As Jeff noted, defense bookings have strengthened over the last 2 months and we are optimistic about growth in this market in 2021. We estimate gross margins for the first quarter to be approximately 37% to 39%, up 230 basis points from the year ago period, driven by increased audio demand and improved factory capacity utilization in our MEMS microphone business, partially offset by price erosion and unfavorable FX impacts. R&D expense is expected to be between $19 million and $21 million, down $2 million from prior year levels due to a reduction in spending related to Intelligent Audio products, partially offset by increases in MEMS microphone and Precision Device spending.

We're projecting, selling and administrative expense to be between $24 million and $26 million, down $9 million from the year ago period due to a $4 million reduction in legal expense and the impact of restructuring actions taken in the second quarter of 2020. We're projecting adjusted EBITDA margin for the quarter to be in the range of 13% to 17% and expect EPS to be within a range of $0.23 to $0.27 per share.

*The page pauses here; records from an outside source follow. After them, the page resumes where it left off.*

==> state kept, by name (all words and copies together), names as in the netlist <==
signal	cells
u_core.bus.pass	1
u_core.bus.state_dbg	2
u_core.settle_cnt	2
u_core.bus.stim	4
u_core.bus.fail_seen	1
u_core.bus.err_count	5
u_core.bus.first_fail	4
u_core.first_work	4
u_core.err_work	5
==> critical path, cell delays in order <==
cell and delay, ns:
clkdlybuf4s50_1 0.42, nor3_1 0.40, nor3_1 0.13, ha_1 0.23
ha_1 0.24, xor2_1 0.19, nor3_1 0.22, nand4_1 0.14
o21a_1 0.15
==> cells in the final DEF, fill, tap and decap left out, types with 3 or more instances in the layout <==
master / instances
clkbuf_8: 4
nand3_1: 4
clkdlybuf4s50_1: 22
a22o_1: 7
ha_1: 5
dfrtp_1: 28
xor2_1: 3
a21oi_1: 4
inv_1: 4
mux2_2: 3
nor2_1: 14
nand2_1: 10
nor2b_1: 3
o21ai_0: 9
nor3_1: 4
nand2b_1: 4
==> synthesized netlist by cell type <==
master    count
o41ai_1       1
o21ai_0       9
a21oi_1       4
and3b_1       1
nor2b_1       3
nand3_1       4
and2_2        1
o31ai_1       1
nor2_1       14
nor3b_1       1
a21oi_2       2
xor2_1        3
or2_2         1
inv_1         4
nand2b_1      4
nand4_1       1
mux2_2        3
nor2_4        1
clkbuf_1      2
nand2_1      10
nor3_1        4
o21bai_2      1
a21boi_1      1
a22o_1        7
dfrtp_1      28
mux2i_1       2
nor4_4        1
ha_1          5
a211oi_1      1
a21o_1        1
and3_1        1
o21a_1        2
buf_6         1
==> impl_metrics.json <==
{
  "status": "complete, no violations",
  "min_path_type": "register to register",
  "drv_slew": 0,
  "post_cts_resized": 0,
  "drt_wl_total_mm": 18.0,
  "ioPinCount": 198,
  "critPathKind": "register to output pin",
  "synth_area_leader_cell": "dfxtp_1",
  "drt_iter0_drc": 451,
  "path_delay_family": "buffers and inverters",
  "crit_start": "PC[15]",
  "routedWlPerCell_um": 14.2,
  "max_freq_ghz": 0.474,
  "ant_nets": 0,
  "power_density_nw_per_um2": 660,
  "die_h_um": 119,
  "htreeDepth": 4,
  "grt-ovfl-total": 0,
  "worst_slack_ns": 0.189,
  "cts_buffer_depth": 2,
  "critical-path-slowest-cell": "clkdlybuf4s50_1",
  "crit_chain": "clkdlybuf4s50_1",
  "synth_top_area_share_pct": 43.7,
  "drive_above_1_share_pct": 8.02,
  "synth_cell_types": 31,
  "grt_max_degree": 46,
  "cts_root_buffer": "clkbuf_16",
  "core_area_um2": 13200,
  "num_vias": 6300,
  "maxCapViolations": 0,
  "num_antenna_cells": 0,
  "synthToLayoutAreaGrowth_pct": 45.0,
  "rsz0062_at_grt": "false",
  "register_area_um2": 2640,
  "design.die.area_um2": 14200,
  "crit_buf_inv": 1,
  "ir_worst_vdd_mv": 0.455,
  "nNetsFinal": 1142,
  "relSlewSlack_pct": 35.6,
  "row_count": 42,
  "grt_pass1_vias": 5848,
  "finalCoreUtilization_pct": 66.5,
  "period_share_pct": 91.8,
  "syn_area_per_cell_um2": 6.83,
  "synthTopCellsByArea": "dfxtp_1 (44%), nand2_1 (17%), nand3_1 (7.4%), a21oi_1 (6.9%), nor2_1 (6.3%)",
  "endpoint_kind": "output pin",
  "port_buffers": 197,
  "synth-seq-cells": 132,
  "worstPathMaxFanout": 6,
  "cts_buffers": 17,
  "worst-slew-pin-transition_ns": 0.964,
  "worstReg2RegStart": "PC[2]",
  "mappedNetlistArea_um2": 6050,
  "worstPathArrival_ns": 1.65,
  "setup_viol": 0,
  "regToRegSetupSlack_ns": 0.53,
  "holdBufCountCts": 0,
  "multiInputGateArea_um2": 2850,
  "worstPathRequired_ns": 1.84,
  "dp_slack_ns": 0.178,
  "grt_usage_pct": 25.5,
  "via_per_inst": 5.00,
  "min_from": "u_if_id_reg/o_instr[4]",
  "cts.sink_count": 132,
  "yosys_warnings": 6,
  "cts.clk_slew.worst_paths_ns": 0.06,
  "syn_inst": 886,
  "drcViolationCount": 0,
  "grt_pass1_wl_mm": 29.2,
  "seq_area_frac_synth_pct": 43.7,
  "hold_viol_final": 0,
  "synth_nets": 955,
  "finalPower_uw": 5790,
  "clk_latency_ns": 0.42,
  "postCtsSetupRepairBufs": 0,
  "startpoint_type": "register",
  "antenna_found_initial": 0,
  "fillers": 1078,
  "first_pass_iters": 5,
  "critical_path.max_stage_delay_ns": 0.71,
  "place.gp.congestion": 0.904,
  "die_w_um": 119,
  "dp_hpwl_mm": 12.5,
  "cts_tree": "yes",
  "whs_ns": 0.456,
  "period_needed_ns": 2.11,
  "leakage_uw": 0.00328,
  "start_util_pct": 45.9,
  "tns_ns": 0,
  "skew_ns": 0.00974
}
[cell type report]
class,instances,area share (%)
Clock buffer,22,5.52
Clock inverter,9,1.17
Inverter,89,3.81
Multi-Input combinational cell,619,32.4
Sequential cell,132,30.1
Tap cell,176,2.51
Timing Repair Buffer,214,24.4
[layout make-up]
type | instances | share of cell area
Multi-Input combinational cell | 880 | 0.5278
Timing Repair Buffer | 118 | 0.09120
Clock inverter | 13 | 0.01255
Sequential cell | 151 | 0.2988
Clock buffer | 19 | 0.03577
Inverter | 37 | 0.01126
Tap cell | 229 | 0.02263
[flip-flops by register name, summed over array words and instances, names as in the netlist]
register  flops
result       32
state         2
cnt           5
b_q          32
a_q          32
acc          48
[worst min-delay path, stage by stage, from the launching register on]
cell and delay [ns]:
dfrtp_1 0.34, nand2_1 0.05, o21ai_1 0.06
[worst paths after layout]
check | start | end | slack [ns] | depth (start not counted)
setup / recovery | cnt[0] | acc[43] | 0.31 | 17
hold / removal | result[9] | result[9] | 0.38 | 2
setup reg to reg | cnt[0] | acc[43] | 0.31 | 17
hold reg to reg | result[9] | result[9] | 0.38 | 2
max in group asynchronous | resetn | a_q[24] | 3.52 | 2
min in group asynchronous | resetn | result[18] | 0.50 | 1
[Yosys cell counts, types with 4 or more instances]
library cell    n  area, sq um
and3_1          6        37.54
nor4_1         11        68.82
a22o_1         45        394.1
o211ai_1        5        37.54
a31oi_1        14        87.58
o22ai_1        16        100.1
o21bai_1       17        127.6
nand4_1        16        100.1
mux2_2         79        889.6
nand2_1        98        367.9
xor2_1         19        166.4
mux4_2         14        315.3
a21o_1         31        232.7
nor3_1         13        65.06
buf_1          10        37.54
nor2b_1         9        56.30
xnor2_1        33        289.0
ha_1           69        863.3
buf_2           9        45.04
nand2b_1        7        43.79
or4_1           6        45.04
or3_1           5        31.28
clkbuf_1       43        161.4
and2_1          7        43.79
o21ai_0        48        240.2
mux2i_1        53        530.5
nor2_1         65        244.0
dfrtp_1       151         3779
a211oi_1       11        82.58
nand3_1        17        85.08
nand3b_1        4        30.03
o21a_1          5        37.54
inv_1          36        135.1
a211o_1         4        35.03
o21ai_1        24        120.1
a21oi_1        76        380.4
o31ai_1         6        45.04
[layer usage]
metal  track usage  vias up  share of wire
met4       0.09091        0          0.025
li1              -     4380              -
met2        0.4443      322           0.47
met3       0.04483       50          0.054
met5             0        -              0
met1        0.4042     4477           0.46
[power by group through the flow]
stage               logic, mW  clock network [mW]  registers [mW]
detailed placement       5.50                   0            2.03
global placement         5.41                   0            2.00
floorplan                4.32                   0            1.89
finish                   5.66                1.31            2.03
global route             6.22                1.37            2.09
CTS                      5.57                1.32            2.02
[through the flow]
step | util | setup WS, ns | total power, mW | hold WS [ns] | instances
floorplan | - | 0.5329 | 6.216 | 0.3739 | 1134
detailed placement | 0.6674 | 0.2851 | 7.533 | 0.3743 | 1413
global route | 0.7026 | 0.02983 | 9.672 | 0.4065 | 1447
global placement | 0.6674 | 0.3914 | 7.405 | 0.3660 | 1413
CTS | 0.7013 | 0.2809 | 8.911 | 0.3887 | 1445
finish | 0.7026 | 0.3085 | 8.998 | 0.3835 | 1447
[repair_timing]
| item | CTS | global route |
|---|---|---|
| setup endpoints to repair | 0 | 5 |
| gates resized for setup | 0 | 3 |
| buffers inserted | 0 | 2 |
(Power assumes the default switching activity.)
### src/rtl/mod_reduce_seq.sv
// Bit-serial restoring reducer: remainder = product mod modulus, one product bit per cycle.
// state  | meaning
// IDLE   | waiting for start
// REDUCE | 520 shift-subtract iterations, MSB first
// DONE   | result held with valid high until start drops
module mod_reduce_seq (
    input  logic         clk,
    input  logic         rst_n,
    input  logic         start,
    input  logic [519:0] product,
    input  logic [255:0] modulus,
    output logic         valid,
    output logic         busy,
    output logic [255:0] remainder,
    output logic         err
);

    typedef enum logic [1:0] {
        S_IDLE   = 2'd0,
        S_REDUCE = 2'd1,
        S_DONE   = 2'd2
    } state_t;

    state_t        r_state;
    state_t        w_next;
    logic [519:0]  r_prod;
    logic [255:0]  r_m;
    logic [255:0]  r_rem;
    logic [9:0]    r_cnt;
    logic          r_valid;
    logic          r_err;
    logic [255:0]  r_remainder;

    logic [256:0]  w_t;
    logic          w_ge;
    logic [255:0]  w_diff;
    logic [255:0]  w_r_next;

    // r < m < 2^256 holds throughout, so t - m always fits in the low 256 bits
    assign w_t      = {r_rem, r_prod[519]};
    assign w_ge     = (w_t >= {1'b0, r_m});
    assign w_diff   = w_t[255:0] - r_m;
    assign w_r_next = w_ge ? w_diff : w_t[255:0];

    always_ff @(posedge clk or negedge rst_n) begin
        if (!rst_n) begin
            r_state <= S_IDLE;
        end else begin
            r_state <= w_next;
        end
    end

    always_comb begin
        w_next = r_state;
        case (r_state)
            S_IDLE: begin
                if (start) begin
                    w_next = (modulus == 256'd0) ? S_DONE : S_REDUCE;
                end
            end
            S_REDUCE: begin
                if (r_cnt == 10'd0) begin
                    w_next = S_DONE;
                end
            end
            S_DONE: begin
                if (r_valid && !start) begin
                    w_next = S_IDLE;
                end
            end
            default: w_next = S_IDLE;
        endcase
    end

    always_ff @(posedge clk or negedge rst_n) begin
        if (!rst_n) begin
            r_prod      <= '0;
            r_m         <= '0;
            r_rem       <= '0;
            r_cnt       <= '0;
            r_valid     <= 1'b0;
            r_err       <= 1'b0;
            r_remainder <= '0;
        end else begin
            case (r_state)
                S_IDLE: begin
                    if (start) begin
                        r_prod <= product;
                        r_m    <= modulus;
                        r_rem  <= '0;
                        r_cnt  <= 10'd519;
                        r_err  <= 1'b0;
                    end
                end
                S_REDUCE: begin
                    r_rem  <= w_r_next;
                    r_prod <= {r_prod[518:0], 1'b0};
                    if (r_cnt == 10'd0) begin
                        r_remainder <= w_r_next;
                        r_valid     <= 1'b1;
                    end else begin
                        r_cnt <= r_cnt - 10'd1;
                    end
                end
                S_DONE: begin
                    // Entering DONE without valid only happens on a zero modulus
                    if (!r_valid) begin
                        r_valid     <= 1'b1;
                        r_err       <= 1'b1;
                        r_remainder <= '0;
                    end else if (!start) begin
                        r_valid <= 1'b0;
                    end
                end
                default: ;
            endcase
        end
    end

    assign valid     = r_valid;
    assign busy      = (r_state == S_REDUCE);
    assign remainder = r_remainder;
    assign err       = r_err;

endmodule

### config.mk
export PLATFORM = sky130hd
export DESIGN_NAME = mod_reduce_seq
export DESIGN_NICKNAME = d
export VERILOG_FILES = /design/src/rtl/mod_reduce_seq.sv
export SDC_FILE = /design/constraint.sdc
export NUM_CORES = 2
export LEC_CHECK = 0
export ABC_AREA = 1
export CAP_MARGIN = 20
export CORE_AREA = 2 2 408 410
export CTS_CLUSTER_SIZE = 24
export DETAILED_ROUTE_END_ITERATION = 6
export DIE_AREA = 0 0 410 412
export PLACE_DENSITY = 0.82
export SLEW_MARGIN = 0
export SYNTH_ARGS = -nofsm -noshare
export SYNTH_HDL_FRONTEND = slang
export SYNTH_SLANG_ARGS = --single-unit
### constraint.sdc
create_clock -name clk -period 7.7 [get_ports clk]
set_clock_uncertainty 0.2 [all_clocks]
set_input_delay 1.54 -clock clk [delete_from_list [all_inputs] [get_ports clk]]
set_output_delay 1.54 -clock clk [all_outputs]
set_load 0.1 [all_outputs]
Word-level counts from Yosys, hierarchy flattened
Cells that the tools add are included.
- reduce and logical (&&, ||, !) cells: 15
- add/subtract/negate cells: 2
- equality and inequality tests: 7
- $lt $le $gt $ge: 1
- mux-type cells: 23
- operators with widths (kind ; count):
    $pmux W520 S2 ; 1
    $mux W256 ; 4
    $pmux W256 S2 ; 2
    $mux W520 ; 1
    $ge A257 B256 Y1 ; 1
    $logic_not A256 Y1 ; 1
    $sub A256 B256 Y256 ; 1
    $mux W10 ; 2
    $pmux W10 S2 ; 1
    $reduce_and A3 Y1 ; 4
    $logic_not A10 Y1 ; 1
    $sub A10 B1 Y10 const B ; 1
    $mux W2 ; 4
    $ne A2 B2 Y1 const B ; 4
    $pmux W2 S3 ; 1
    $reduce_and A2 Y1 ; 3
    $reduce_bool A2 Y1 ; 3
    $mux W1 ; 5
    $pmux W1 S2 ; 2
    $eq A2 B1 Y1 const B ; 1
    $eq A2 B2 Y1 const B ; 1
    $logic_not A2 Y1 ; 1
    $ne A2 B1 Y1 const B ; 1
    $logic_and A1 B1 Y1 ; 1
    $logic_not A1 Y1 ; 1
- bits in registers: 1302
- output and inout bits: 259
- bits of input ports: 779
- logic and storage cells: 56

Longest topological paths before layout
- depth after elaboration: 4
- mapped depth: 25
- depth with buffers taken out: 23

Worst setup path after synthesis
Ideal clock, no wire load.
- path kind: register -> output
- start point: register r_state[1]
- end point: output port busy
- path buffers: 4
- cell stages (with the launch flop): 6
- setup slack: 3.564 ns
- arrival time: 2.396 ns
- required time: 5.960 ns
- cell sequence: dfrtp_1 -> nor2_1 -> clkbuf_1 -> clkbuf_1 -> clkbuf_1 -> clkbuf_1
- cells in the longest elaborated chain, start to end: 1
- RTL lines (element ; RTL line ; text):
    start, declared ; 24 ; state_t r_state;
    start signal, assigned ; 49 ; r_state <= w_next;
    $eq A2 B1 Y1 ; 121 ; assign busy = (r_state == S_REDUCE);
    end, declared ; 13 ; output logic busy,
Every way passes these cells.

Final worst setup path
- start point: register r_rem[191]
- end point: register r_rem[5]
- cells in the longest elaborated chain, start to end: 3
- RTL lines (element ; RTL line ; text):
    start, declared ; 28 ; logic [255:0] r_rem;
    start signal, assigned ; 96 ; r_rem <= w_r_next;
    $ge A257 B256 Y1 ; 41 ; assign w_ge = (w_t >= {1'b0, r_m});
    $mux W256 ; 43 ; assign w_r_next = w_ge ? w_diff : w_t[255:0];
    $pmux W256 S2 ; 85 ; case (r_state)
Every way passes these cells.
A chain may end at the register's enable or synchronous reset.

==> results.md <==
- Status: complete, but fails checks
- Failing checks: design-rule violations
- Cell area after synthesis: ~90000 um2
- Vias/cell: ~5.7
- Critical Path Start: r_rem[191]
- Crit path capture: r_rem[5]
- P_sw: approximately 0.035 W
- Port bufs: 1037
- Post-synth EDFFs: 0
- Register bit count reported by yosys: ~1300
- Asr flop ratio synth: 1.000
- Total Neg Setup Slack: 0 ns
- Crit Path Max Fanout: 102
- Die height: slightly above 400 um
- Post-CTS Hold Buffers: 0
- Cell Rows: 149
- Achievable frequency: 0.1785 GHz
- Worst-path clk slew: 0.06 ns
- Clock share of power: 0.119
- CP delay by family, top: simple AND/OR/NAND/NOR gates
- Leading area contributor after synthesis: dfrtp_1
- Antenna violations before repair: 88
- DRC Markers: 8
- Multi-input gate area: approximately 44000 um2
- Detailed Route Iter0 Violations: 15029
- Sequential fraction of design power: 0.184
- Final period util: 0.7277
- Total vias in the final route: between 100k and 150k
- CP endpoint kind: flip-flop
- Slew headroom: 0.1948
- Top-area cell type share of the netlist area: 0.3618
- RSZ-0062 raised after global routing: false
- Gate Count Post-Synth: 14431
- Layout cells sized above 1: 0.02635
- Gr usage total: 0.5099
- Worst Hold Class: flip-flop to flip-flop
- Critical path depth: 19
- Synthesized Nets: roughly 15000
- Tmin final: about 5.6 ns
- Distinct cells, synth: 43
- Final wirelength: 443.4 mm
- IO Pins: ~1000
- CP Launch Type: flip-flop
- Worst reg2reg path depth: 19
- Syn_area_per_cell: around 6.2 um2
- Hold depth: 2
- Final setup fails: 0
- Core Area: 164200 um2
- Vias in the first global route: 93449
- FF-to-FF setup slack: roughly 2.1 ns
- P per Cell Area: roughly 550 nW/um2
- CP bufs+invs: 3
- Max clock buf depth: 3
- Peak supply drop: 0.4916 mV
- Tightest Pin Transition: 1.208 ns
- # Post-CTS Setup Buffers: 0
- Sequential-to-total area share from yosys stat: 0.3618
- Post-CTS Resized: 0
- Clock root cell: clkbuf_16
- CTS H-tree depth: 4
- GRT overflow: 0
- Final Hold Viols: 0
- Final Util: 0.6512
- Hold WS: 0.2869 ns
- Post-synth top flop: dfrtp_1
- Largest net degree at the start of global routing: 305
- Detailed-router iteration count before antenna repair: 7
- Leakage Power: ~59 nW
- Filler Cells Inserted: 14159
- First-pass GRT wire length: 625.1 mm
- TritonCTS Buffers: 137
- Most frequent cell after synthesis: nand2_1
- Worst Path Required: between 8 and 9 ns
- Area Growth Syn to Fin: 18.77%
- Max-cap violation count: 0
- CP Data Arrival Time: approximately 6 ns
- Synth area leaders: dfrtp_1, nand2_1, inv_1
- Critical Setup Path Class: flip-flop to flip-flop
- Top post-synthesis cells by count: nand2_1, inv_1, dfrtp_1, o21ai_0, nor2_1
- Logic pwr share: 0.697
- Avg WL per Cell: 25.21 um
- CP most frequent cell: nand2_1
- Critical-path cell list: ha_1, nand2_1, nor2_1, inv_2, nor2_1, nand2_1, nor2_1, nand3_1, nor2_1, nor2_1, nand3_2, nor2_4, nand2_8, inv_8, buf_12, nand2_1, nand2_1, nand2_1, nand2_1
- Clock Latency Late Sink: 0.88 ns
- GP Congestion: 1.203
- Internal: 0.02407 W
- Slowest CP cell: ha_1
- Remaining antenna violation count: 0
- Max-slew violations: 0
- Die Wd: 410 um
- Nets: between 15000 and 20000
- # clock sinks: 1302
- Reg2reg end: r_rem[5]
- HPWL Detailed: 354.6 mm
- Net Sw Frac: 0.5942
- Critical path's largest stage delay: 0.58 ns
- Die area: 168900 um2
- Ys Warns: 0
- Register area: 32580 um2
- Initial core utilization: 0.5483
- TritonCTS clock tree: built
- R2r startpoint: r_rem[191]
[kinds of logic after synthesis]
kind of cell,Yosys count,share of synthesized area
AO/OA/AOI/OAI,1605,0.1047
XOR/XNOR,130,0.01264
adder cells (fa/ha/maj),258,0.03593
buffers and inverters,3455,0.1466
flip-flops,1302,0.3618
AND/OR/NAND/NOR,7681,0.3383
[worst register-to-register path, delay by kind of cell, from the launching register on]
kind                       cells  cell delay (ns)
adders and majority gates      1             0.58
and+or+nand+nor               15             3.40
buffers and inverters          3             0.85
DFF                            1             0.43
[cell usage in the layout, fill, tap and decap left out, types with 12 or more instances in the layout]
| master | Yosys | final |
|---|---|---|
| a21oi_1 | 213 | 213 |
| and2_1 | 12 | 12 |
| buf_12 | 0 | 17 |
| buf_4 | 21 | 53 |
| bufinv_16 | 0 | 12 |
| clkbuf_1 | 346 | 24 |
| clkbuf_16 | 0 | 138 |
| clkbuf_8 | 0 | 27 |
| clkdlybuf4s50_1 | 0 | 1036 |
| clkinv_2 | 0 | 19 |
| dfrtp_1 | 1302 | 1302 |
| diode_2 | 0 | 69 |
| ha_1 | 257 | 257 |
| inv_1 | 2971 | 2970 |
| inv_2 | 29 | 28 |
| nand2_1 | 6058 | 6058 |
| nand2_2 | 16 | 16 |
| nand3_1 | 571 | 571 |
| nand3b_1 | 45 | 45 |
| nand4_1 | 61 | 61 |
| nor2_1 | 727 | 724 |
| nor2_2 | 38 | 38 |
| nor3_1 | 53 | 53 |
| nor4_1 | 78 | 76 |
| o211ai_1 | 520 | 520 |
| o21ai_0 | 832 | 832 |
| o21bai_1 | 32 | 32 |
| xnor2_1 | 77 | 77 |
| xor2_1 | 53 | 53 |
[how the worst min path moves through the flow]
stage / to / startpoint / slack (ns)
finish: remainder[184] / remainder[184] / 0.29
CTS: remainder[186] / remainder[186] / 0.29
global placement: remainder[176] / remainder[176] / 0.26
floorplan: r_m[0] / r_m[0] / 0.25
global route: remainder[173] / remainder[173] / 0.30
detailed placement: remainder[144] / remainder[144] / 0.26
[final cells by class]
class / count / area share
Antenna cell: 69 / 0.001614
Timing Repair Buffer: 1108 / 0.1044
Clock buffer: 189 / 0.03660
Clock inverter: 57 / 0.007358
Inverter: 3001 / 0.1055
Sequential cell: 1302 / 0.3046
Tap cell: 2189 / 0.02561
Multi-Input combinational cell: 9674 / 0.4143
[layer usage]
metal	global-route usage	vias to the layer above	wire (um)	part of all wire
met2	0.7500	7206	184900	0.42
met4	0.3597	38	37900	0.085
li1	-	45288	-	-
met1	0.6379	46980	163600	0.37
met5	0	-	256	0.00058
met3	0.1573	1539	56790	0.13
[per-stage QoR]
stage                     instances  instance area, um2  power [W]  setup slack, ns
after global placement        17273              102100    0.04865            2.551
after CTS                     17519              106800    0.05704            2.458
final                         17589              107000    0.05932            2.097
after global routing          17567              106900    0.06212            2.129
after detailed placement      17273              102100    0.04940            2.513
after floorplan               14431               90050    0.03530            3.564
[state kept, by name, indices dropped and copies added (netlist names)]
name       count
r_prod       520
r_m          256
r_rem        256
remainder    256
r_cnt         10
r_state        2
err            1
valid          1
[power groups by stage]
stage | Sequential (W) | Combinational, W | Clock, W
5_1_grt | 0.0111 | 0.0437 | 0.00731
3_3_place_gp | 0.0107 | 0.0379 | 0
3_5_place_dp | 0.0109 | 0.0385 | 0
2_1_floorplan | 0.0105 | 0.0248 | 0
6_report | 0.0109 | 0.0414 | 0.00705
4_1_cts | 0.0108 | 0.0392 | 0.00704
No activity file was read; power rests on OpenSTA's default activity.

This assumes weighted average shares outstanding during the quarter of $95.1 million on a fully diluted basis. We're forecasting an effective tax rate of 14% to 18% for the quarter. Please refer to our press release and to our Form 8-K filed today with the SEC for a GAAP and non-GAAP reconciliation. For the quarter, we expect cash generated by operations to be between $25 million and $35 million and capital spending to be approximately $10 million.

I'll now turn the call back over to Jeff for closing remarks and then we'll move to the Q&A portion of the call, Jeff.

Jeffrey S. Niew -- President and Chief Executive Officer

Thanks John. Our company remains uniquely positioned across a diverse set of end markets poised to grow over the next several years. We remain the leader in Hearing Health Solutions and expect recovery to 2019 levels in the next few months. In MEMS mics, we expect non-mobile applications to drive future growth and the mobile market stabilize as more 5G phones are introduced. For Precision Devices, we expect revenue to grow in 2021 driven by continued momentum in defense and electric vehicles and recovery in the medtech market.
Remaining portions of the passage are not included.